## Exercise
Below this sentence is a listing; return exactly its lines from the one with "Clock | 0.465 | 0.463 | 0.0897 | 0.928" to the one with "flip-flops and latches | 76 | 1910", both kept, and nothing more.

== Segment start ==

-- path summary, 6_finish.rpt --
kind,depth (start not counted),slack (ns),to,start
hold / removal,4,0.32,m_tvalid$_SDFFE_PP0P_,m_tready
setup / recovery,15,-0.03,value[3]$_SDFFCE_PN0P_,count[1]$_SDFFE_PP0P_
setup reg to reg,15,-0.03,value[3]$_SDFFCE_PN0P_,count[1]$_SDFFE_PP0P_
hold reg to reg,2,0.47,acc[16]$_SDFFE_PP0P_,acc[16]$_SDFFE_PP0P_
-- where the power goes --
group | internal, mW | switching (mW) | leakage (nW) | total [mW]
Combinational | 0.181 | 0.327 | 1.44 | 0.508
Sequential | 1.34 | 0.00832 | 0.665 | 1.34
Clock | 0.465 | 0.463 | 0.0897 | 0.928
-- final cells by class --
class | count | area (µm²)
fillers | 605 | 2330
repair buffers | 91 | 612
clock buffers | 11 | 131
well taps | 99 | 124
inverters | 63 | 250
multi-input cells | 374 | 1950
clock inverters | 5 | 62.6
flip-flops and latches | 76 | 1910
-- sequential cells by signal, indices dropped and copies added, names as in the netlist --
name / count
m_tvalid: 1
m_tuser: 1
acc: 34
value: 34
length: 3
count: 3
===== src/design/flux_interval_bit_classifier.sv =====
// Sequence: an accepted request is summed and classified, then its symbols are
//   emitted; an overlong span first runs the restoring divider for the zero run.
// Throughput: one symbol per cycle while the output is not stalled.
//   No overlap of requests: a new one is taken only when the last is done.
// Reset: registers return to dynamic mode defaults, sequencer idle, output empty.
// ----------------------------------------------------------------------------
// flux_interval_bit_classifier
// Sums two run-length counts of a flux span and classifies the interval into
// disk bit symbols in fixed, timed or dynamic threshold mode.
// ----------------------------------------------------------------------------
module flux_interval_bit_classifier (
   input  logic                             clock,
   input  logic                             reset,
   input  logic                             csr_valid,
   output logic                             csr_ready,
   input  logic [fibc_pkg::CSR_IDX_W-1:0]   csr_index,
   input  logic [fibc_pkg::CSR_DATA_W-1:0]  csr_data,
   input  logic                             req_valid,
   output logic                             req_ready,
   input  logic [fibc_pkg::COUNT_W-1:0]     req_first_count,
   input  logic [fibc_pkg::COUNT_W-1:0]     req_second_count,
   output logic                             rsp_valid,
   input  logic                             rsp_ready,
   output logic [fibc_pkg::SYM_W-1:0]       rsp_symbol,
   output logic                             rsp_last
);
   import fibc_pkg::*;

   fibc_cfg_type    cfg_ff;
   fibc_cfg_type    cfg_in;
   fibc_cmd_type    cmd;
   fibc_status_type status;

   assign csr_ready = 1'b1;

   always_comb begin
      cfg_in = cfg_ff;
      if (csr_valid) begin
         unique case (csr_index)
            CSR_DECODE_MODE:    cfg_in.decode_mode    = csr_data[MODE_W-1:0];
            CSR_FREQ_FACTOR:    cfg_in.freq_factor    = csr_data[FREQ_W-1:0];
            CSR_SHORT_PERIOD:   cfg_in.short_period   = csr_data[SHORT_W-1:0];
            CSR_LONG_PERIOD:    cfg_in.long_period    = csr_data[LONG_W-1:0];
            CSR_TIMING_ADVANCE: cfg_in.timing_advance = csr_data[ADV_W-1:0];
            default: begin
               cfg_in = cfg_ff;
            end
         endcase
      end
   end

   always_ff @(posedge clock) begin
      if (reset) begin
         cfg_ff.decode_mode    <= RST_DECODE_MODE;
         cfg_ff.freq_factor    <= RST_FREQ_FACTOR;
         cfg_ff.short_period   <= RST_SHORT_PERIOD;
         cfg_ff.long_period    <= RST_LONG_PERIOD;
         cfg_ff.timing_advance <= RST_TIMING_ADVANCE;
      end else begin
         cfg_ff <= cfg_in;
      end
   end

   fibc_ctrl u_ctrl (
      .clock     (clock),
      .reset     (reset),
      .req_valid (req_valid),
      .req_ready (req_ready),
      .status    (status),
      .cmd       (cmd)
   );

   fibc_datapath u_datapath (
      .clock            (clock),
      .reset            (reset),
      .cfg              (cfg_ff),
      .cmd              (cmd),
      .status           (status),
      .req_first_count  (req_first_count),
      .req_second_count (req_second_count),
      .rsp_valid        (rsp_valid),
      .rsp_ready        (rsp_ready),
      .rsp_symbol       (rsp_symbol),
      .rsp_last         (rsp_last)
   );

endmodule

== Segment end ==
== Segment start ==

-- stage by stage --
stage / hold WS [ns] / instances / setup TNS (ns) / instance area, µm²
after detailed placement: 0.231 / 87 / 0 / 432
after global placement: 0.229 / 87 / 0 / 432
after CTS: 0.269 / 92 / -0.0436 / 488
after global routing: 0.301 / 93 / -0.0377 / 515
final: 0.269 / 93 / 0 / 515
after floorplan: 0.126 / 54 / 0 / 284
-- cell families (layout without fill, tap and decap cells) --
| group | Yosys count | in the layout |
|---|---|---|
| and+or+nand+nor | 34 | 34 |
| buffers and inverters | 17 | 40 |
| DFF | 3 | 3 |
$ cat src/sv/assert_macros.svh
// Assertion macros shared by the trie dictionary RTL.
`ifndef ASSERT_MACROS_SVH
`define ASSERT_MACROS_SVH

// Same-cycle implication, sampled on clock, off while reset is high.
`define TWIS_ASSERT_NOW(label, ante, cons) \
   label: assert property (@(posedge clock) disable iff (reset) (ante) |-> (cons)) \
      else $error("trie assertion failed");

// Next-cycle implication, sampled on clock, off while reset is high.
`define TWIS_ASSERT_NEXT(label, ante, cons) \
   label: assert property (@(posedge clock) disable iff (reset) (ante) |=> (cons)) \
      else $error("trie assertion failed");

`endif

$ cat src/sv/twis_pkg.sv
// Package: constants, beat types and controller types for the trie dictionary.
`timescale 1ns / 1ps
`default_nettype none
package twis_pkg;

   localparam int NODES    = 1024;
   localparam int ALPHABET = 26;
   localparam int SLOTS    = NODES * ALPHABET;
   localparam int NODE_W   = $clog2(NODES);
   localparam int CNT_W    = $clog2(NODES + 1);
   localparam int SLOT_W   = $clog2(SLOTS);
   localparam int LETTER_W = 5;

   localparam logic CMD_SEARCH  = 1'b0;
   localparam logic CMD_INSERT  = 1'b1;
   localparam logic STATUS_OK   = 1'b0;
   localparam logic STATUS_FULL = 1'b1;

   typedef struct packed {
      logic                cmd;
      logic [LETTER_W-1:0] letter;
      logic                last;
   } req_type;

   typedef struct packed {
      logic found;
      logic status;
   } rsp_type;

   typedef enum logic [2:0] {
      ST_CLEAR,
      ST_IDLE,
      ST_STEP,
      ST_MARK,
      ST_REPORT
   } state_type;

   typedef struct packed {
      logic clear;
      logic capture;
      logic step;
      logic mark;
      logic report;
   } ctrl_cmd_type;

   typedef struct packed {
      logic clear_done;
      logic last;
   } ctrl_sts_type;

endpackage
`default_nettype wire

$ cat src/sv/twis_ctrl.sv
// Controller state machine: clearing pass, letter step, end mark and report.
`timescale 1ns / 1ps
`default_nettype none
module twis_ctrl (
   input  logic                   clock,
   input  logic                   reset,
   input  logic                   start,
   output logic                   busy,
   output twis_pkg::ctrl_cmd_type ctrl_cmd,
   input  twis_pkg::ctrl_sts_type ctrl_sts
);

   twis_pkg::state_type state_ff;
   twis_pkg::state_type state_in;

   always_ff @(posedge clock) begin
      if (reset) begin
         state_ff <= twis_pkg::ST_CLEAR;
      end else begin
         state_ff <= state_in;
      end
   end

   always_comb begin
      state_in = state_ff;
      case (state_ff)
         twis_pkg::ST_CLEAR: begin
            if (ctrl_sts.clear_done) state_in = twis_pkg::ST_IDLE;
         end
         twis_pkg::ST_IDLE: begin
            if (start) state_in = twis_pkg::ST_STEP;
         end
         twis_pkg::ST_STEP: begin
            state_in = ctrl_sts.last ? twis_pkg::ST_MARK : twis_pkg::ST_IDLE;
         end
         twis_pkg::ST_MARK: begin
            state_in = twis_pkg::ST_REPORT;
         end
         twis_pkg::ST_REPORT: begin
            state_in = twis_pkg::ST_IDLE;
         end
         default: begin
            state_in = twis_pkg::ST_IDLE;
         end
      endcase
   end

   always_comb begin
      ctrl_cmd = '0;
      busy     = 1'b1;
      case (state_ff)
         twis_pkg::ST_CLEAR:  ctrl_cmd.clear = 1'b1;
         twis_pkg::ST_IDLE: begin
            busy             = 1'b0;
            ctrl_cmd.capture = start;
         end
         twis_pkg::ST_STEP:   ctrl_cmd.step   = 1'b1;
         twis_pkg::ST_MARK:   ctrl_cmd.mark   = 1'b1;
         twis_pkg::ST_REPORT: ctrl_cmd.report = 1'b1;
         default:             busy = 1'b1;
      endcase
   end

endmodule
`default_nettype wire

== Segment end ==

## Output of the task
Clock | 0.465 | 0.463 | 0.0897 | 0.928
-- final cells by class --
class | count | area (µm²)
fillers | 605 | 2330
repair buffers | 91 | 612
clock buffers | 11 | 131
well taps | 99 | 124
inverters | 63 | 250
multi-input cells | 374 | 1950
clock inverters | 5 | 62.6
flip-flops and latches | 76 | 1910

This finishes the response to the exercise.